● **Your objective**
Where does the word "changes" show up in the data? Please find each such line and copy it.

● **Record excerpts**

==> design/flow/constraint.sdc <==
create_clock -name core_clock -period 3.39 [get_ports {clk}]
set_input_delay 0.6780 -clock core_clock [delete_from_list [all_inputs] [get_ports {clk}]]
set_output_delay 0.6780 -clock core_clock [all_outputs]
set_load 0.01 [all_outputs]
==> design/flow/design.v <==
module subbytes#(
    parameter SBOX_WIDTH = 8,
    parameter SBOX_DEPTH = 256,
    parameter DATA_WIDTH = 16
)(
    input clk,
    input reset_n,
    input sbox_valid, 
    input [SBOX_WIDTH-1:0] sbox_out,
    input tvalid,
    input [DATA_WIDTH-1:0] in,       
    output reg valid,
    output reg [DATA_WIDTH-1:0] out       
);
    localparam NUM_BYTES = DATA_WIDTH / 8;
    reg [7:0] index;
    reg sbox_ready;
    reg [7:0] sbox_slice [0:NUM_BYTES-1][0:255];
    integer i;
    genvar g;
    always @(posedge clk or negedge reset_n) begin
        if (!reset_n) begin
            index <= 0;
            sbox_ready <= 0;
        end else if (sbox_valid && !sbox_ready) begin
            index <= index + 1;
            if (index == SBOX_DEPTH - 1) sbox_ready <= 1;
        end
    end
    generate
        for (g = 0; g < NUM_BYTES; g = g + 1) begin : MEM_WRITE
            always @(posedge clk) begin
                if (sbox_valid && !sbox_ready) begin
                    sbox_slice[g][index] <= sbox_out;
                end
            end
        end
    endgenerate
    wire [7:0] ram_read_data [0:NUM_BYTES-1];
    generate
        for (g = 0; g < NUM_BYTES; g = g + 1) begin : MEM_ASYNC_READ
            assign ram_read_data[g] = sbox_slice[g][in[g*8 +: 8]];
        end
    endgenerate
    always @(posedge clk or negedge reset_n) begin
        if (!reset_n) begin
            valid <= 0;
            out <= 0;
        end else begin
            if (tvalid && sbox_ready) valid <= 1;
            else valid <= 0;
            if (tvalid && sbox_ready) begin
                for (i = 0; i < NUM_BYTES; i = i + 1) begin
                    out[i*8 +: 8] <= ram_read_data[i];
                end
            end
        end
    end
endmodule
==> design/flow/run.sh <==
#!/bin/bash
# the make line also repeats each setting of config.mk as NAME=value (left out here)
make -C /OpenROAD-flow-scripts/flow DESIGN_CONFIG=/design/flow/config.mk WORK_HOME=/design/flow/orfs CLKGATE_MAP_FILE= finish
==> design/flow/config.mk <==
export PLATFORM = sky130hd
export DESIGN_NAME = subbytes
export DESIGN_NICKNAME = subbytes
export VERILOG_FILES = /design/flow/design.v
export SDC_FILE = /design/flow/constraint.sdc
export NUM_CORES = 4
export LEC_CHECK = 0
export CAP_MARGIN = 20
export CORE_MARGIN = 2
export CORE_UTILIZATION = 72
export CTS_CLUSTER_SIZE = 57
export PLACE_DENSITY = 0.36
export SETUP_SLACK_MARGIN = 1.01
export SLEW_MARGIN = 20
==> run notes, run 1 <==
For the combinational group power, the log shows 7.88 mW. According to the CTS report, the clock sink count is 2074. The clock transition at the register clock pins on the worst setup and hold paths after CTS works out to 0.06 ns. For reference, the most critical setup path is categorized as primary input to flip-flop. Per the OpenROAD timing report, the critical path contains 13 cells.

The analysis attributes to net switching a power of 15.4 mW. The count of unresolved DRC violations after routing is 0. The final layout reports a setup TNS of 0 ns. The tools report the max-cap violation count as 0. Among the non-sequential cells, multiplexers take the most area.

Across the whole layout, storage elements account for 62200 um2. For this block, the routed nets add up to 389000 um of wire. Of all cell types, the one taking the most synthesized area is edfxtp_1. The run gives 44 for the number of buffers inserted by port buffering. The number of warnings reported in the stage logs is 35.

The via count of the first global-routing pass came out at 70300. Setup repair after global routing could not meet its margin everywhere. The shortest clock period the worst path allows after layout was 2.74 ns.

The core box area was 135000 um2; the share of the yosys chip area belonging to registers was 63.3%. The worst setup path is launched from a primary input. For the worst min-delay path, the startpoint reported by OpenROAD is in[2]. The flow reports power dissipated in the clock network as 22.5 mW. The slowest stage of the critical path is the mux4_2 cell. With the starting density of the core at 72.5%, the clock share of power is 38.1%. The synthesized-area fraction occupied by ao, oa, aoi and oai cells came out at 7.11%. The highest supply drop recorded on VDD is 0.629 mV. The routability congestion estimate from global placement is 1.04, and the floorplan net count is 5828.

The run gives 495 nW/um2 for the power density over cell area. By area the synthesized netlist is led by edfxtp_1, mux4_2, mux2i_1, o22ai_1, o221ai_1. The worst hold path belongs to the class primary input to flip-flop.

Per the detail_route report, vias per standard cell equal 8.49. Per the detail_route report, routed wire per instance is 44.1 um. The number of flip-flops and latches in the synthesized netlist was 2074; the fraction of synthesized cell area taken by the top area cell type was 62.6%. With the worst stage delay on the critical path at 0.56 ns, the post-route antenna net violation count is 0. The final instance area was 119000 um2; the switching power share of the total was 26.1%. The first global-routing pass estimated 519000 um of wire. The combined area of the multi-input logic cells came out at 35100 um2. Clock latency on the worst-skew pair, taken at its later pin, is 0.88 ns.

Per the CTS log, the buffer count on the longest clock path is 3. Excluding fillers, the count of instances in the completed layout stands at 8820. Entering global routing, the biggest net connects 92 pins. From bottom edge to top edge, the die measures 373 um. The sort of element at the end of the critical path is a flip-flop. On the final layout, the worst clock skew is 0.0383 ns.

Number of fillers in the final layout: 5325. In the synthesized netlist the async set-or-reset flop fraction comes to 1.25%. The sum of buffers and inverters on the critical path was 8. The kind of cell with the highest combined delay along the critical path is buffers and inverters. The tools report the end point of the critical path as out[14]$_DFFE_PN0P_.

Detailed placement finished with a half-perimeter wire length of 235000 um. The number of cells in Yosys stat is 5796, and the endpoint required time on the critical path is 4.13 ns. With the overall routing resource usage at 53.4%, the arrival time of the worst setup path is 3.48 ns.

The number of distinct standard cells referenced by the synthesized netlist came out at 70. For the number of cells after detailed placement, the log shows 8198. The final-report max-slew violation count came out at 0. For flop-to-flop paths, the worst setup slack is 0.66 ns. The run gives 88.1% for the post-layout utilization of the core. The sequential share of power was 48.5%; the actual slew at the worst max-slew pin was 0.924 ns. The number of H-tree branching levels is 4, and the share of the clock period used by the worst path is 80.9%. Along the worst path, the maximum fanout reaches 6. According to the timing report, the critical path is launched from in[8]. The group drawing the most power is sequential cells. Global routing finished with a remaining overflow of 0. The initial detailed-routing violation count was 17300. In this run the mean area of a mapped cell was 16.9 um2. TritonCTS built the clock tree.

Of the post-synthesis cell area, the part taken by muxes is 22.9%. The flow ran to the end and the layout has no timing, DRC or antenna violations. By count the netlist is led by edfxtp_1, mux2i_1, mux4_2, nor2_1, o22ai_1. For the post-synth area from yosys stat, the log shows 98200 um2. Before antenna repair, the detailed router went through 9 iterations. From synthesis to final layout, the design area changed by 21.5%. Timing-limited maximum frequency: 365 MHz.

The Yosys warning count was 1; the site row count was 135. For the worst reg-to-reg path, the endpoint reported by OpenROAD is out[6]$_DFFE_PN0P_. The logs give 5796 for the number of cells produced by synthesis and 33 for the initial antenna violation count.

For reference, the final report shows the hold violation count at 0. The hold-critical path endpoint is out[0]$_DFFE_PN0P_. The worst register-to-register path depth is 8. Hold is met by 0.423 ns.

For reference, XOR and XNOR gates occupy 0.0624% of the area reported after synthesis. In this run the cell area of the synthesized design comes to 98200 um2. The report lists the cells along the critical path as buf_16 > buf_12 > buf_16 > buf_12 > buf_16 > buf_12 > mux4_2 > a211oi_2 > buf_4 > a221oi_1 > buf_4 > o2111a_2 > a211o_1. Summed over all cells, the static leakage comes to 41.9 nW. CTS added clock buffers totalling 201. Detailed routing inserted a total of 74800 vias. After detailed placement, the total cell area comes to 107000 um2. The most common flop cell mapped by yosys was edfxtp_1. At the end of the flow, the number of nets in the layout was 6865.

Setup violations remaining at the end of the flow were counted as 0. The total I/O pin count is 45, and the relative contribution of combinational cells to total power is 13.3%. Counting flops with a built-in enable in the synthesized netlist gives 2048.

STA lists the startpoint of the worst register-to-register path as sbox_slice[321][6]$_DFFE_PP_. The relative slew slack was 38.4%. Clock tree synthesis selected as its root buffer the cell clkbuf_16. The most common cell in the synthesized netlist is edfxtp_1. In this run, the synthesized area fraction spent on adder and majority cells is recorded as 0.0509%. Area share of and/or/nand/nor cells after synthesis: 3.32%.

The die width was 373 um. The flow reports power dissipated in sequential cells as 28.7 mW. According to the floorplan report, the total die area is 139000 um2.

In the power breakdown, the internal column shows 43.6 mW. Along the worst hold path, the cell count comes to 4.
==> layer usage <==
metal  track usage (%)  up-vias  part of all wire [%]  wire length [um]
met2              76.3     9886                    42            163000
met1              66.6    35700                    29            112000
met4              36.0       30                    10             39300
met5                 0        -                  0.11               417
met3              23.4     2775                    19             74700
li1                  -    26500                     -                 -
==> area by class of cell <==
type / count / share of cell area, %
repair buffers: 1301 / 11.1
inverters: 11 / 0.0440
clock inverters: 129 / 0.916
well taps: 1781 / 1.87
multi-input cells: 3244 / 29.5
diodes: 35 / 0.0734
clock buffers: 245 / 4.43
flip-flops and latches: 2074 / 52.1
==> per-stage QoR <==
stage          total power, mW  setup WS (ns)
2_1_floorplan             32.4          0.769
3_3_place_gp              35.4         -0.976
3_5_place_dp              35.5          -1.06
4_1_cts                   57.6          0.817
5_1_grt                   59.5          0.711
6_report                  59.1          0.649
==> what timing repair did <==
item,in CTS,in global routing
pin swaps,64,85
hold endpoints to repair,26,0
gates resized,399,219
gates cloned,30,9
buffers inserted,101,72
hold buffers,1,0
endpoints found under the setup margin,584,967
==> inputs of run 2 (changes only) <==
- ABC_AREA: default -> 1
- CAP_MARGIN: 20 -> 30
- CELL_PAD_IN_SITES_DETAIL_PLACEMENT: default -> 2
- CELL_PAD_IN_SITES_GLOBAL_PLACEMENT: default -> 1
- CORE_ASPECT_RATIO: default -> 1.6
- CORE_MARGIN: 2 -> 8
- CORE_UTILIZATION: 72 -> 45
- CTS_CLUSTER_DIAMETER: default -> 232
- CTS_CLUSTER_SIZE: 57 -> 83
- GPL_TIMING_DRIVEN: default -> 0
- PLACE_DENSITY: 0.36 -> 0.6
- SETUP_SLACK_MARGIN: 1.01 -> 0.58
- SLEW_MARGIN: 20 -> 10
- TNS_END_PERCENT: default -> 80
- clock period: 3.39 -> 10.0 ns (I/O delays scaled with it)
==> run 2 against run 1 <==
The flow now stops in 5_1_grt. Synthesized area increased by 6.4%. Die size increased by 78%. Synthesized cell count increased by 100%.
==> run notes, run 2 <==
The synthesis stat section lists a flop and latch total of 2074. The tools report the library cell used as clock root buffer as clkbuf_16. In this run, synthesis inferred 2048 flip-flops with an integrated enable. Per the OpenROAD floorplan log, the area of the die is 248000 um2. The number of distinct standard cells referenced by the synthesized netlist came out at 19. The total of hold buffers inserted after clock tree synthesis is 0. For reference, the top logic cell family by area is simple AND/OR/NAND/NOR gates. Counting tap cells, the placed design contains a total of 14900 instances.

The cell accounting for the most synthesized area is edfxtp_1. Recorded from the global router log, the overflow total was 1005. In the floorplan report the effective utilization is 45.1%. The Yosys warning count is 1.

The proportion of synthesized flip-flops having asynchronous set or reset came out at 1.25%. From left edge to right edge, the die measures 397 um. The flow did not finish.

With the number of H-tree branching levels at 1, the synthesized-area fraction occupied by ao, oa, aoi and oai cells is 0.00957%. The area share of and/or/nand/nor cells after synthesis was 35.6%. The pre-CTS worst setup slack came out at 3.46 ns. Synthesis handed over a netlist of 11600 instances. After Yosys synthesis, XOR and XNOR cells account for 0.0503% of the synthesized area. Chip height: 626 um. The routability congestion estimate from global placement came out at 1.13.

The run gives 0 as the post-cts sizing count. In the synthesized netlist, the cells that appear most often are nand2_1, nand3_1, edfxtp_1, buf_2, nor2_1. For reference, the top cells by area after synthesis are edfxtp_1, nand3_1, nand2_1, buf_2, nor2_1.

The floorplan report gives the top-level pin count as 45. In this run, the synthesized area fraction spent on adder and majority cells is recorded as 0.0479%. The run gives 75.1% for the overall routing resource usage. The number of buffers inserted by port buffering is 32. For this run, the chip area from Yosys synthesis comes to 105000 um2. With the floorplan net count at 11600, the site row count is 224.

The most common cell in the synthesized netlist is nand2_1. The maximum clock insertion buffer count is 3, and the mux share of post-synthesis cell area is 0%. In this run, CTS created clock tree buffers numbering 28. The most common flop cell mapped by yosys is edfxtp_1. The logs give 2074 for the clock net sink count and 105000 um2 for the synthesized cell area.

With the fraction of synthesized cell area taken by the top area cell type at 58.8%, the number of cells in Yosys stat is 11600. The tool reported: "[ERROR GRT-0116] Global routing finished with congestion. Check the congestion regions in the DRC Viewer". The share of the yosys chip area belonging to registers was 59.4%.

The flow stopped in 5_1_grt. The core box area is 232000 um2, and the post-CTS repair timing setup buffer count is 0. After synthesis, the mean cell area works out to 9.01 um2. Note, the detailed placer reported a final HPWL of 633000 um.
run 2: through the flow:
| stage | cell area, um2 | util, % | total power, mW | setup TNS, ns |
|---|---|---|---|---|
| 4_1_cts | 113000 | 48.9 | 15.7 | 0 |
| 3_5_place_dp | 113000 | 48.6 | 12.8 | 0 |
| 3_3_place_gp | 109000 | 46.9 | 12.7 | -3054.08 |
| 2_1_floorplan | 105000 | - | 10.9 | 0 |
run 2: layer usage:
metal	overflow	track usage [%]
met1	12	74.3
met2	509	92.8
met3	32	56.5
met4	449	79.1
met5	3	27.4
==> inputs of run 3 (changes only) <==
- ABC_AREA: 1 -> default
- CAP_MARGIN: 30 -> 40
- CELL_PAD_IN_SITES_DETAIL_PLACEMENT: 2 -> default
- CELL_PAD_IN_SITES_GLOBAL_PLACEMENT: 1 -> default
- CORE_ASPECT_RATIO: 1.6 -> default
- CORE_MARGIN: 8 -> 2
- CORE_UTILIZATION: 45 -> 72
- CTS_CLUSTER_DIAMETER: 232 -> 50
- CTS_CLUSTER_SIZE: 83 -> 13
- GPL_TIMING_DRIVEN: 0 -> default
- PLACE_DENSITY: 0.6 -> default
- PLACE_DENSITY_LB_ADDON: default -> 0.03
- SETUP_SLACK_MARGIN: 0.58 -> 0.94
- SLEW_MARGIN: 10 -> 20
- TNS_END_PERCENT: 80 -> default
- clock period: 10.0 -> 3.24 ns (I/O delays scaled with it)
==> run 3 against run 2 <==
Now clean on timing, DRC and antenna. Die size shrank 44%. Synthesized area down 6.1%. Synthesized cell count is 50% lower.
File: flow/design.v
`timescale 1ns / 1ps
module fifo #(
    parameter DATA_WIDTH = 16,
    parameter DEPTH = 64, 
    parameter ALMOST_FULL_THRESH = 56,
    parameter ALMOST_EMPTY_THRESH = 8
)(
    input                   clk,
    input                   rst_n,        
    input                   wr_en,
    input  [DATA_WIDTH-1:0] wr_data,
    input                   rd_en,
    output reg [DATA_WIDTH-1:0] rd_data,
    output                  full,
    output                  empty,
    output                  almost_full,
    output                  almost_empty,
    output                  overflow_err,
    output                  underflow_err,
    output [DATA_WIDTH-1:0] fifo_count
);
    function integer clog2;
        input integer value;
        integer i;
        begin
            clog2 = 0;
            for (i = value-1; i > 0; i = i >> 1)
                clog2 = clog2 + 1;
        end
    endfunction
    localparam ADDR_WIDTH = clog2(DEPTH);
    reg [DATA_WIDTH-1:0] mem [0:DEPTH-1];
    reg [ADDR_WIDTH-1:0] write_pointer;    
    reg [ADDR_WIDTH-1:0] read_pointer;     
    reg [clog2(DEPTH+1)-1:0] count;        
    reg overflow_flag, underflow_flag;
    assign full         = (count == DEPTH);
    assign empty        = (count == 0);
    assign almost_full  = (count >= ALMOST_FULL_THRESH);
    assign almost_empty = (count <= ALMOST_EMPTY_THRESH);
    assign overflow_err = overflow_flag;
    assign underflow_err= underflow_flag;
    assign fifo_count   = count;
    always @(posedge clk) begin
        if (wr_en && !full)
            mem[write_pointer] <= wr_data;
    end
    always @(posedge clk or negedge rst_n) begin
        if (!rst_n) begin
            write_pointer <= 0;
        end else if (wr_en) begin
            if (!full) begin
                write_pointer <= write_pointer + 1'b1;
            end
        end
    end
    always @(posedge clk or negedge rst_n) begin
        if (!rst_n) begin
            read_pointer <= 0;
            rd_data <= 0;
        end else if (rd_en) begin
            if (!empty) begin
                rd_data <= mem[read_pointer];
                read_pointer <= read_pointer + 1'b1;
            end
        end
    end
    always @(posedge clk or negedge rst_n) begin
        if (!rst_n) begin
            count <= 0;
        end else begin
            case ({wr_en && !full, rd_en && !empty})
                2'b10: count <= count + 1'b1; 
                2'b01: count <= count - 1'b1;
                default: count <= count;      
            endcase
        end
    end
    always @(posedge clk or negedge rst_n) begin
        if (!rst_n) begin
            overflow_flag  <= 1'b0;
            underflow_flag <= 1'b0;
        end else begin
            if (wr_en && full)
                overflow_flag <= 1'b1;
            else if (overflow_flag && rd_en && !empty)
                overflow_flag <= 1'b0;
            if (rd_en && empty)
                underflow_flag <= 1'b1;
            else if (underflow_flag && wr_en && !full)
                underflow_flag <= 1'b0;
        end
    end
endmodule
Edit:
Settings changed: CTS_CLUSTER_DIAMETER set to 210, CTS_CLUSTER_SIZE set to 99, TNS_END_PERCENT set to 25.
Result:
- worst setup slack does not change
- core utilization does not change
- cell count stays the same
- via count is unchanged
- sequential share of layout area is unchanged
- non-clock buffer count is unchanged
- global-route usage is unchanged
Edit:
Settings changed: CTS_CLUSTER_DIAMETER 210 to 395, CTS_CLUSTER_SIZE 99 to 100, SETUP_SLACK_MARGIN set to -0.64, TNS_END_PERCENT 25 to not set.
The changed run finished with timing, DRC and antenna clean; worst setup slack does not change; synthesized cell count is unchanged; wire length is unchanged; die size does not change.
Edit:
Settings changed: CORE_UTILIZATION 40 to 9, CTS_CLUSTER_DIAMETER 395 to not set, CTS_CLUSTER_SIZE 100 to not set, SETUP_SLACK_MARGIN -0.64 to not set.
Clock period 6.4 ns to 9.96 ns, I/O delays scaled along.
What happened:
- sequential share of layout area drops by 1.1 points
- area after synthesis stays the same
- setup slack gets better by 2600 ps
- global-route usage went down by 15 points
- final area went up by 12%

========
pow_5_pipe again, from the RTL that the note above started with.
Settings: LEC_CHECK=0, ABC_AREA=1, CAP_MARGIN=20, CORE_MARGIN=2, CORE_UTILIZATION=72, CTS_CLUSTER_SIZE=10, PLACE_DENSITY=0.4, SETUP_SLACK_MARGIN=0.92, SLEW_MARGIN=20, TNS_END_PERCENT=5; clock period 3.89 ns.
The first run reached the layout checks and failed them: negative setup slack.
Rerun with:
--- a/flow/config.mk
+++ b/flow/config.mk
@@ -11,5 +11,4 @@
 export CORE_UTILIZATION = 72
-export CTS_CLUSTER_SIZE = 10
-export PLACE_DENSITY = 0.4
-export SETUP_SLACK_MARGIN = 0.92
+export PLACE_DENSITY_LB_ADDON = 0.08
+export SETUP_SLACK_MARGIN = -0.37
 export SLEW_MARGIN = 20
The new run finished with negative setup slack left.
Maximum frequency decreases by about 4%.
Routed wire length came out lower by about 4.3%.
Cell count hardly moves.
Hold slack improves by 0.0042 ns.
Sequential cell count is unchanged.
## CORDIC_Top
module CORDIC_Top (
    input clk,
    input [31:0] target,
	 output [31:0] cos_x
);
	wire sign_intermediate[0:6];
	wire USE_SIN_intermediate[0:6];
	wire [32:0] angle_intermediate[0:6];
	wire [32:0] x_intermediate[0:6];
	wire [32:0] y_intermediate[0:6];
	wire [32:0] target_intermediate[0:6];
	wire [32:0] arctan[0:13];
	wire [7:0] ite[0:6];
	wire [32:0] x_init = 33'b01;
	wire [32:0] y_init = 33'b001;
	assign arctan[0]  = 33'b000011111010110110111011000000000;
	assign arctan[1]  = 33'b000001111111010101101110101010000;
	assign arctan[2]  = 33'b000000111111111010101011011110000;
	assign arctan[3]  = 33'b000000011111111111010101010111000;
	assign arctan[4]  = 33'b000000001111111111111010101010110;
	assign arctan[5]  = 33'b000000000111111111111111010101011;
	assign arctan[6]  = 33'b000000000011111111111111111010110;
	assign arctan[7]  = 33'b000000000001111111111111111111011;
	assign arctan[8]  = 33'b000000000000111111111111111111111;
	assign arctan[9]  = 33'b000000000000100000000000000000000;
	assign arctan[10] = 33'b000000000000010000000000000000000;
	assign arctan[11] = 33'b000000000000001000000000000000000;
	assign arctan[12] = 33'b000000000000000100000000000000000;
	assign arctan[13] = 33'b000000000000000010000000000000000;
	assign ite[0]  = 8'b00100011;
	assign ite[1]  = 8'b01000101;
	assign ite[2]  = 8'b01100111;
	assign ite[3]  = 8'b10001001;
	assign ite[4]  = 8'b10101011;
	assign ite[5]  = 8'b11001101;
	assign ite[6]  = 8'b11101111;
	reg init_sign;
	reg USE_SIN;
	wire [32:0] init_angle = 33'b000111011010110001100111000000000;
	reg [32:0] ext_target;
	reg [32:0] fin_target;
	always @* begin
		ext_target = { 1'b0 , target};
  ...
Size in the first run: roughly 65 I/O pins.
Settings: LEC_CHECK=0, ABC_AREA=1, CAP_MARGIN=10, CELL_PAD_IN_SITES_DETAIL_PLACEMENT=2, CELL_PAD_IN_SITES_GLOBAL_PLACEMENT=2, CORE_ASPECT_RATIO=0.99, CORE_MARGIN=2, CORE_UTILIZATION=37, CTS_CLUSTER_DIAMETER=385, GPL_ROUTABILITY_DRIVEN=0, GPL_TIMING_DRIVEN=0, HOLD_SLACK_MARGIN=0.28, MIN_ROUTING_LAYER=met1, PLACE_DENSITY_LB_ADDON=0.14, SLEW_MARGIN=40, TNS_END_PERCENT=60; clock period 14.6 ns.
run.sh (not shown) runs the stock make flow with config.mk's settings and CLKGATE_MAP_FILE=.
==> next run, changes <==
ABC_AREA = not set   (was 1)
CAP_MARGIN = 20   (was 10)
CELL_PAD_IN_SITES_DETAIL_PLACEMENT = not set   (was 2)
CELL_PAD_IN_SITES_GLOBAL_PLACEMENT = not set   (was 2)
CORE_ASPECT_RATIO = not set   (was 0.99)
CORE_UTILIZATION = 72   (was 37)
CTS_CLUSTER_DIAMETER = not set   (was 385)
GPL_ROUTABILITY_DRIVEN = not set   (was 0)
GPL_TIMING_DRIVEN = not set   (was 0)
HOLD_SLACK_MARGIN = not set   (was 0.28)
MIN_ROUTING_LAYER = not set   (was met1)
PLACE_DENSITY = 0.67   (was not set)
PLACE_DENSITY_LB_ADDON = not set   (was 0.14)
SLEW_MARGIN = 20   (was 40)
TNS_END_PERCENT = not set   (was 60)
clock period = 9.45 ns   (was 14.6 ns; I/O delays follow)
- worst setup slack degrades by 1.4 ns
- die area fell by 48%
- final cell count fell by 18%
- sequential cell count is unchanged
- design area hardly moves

● **Task output**
==> inputs of run 2 (changes only) <==
==> inputs of run 3 (changes only) <==
==> next run, changes <==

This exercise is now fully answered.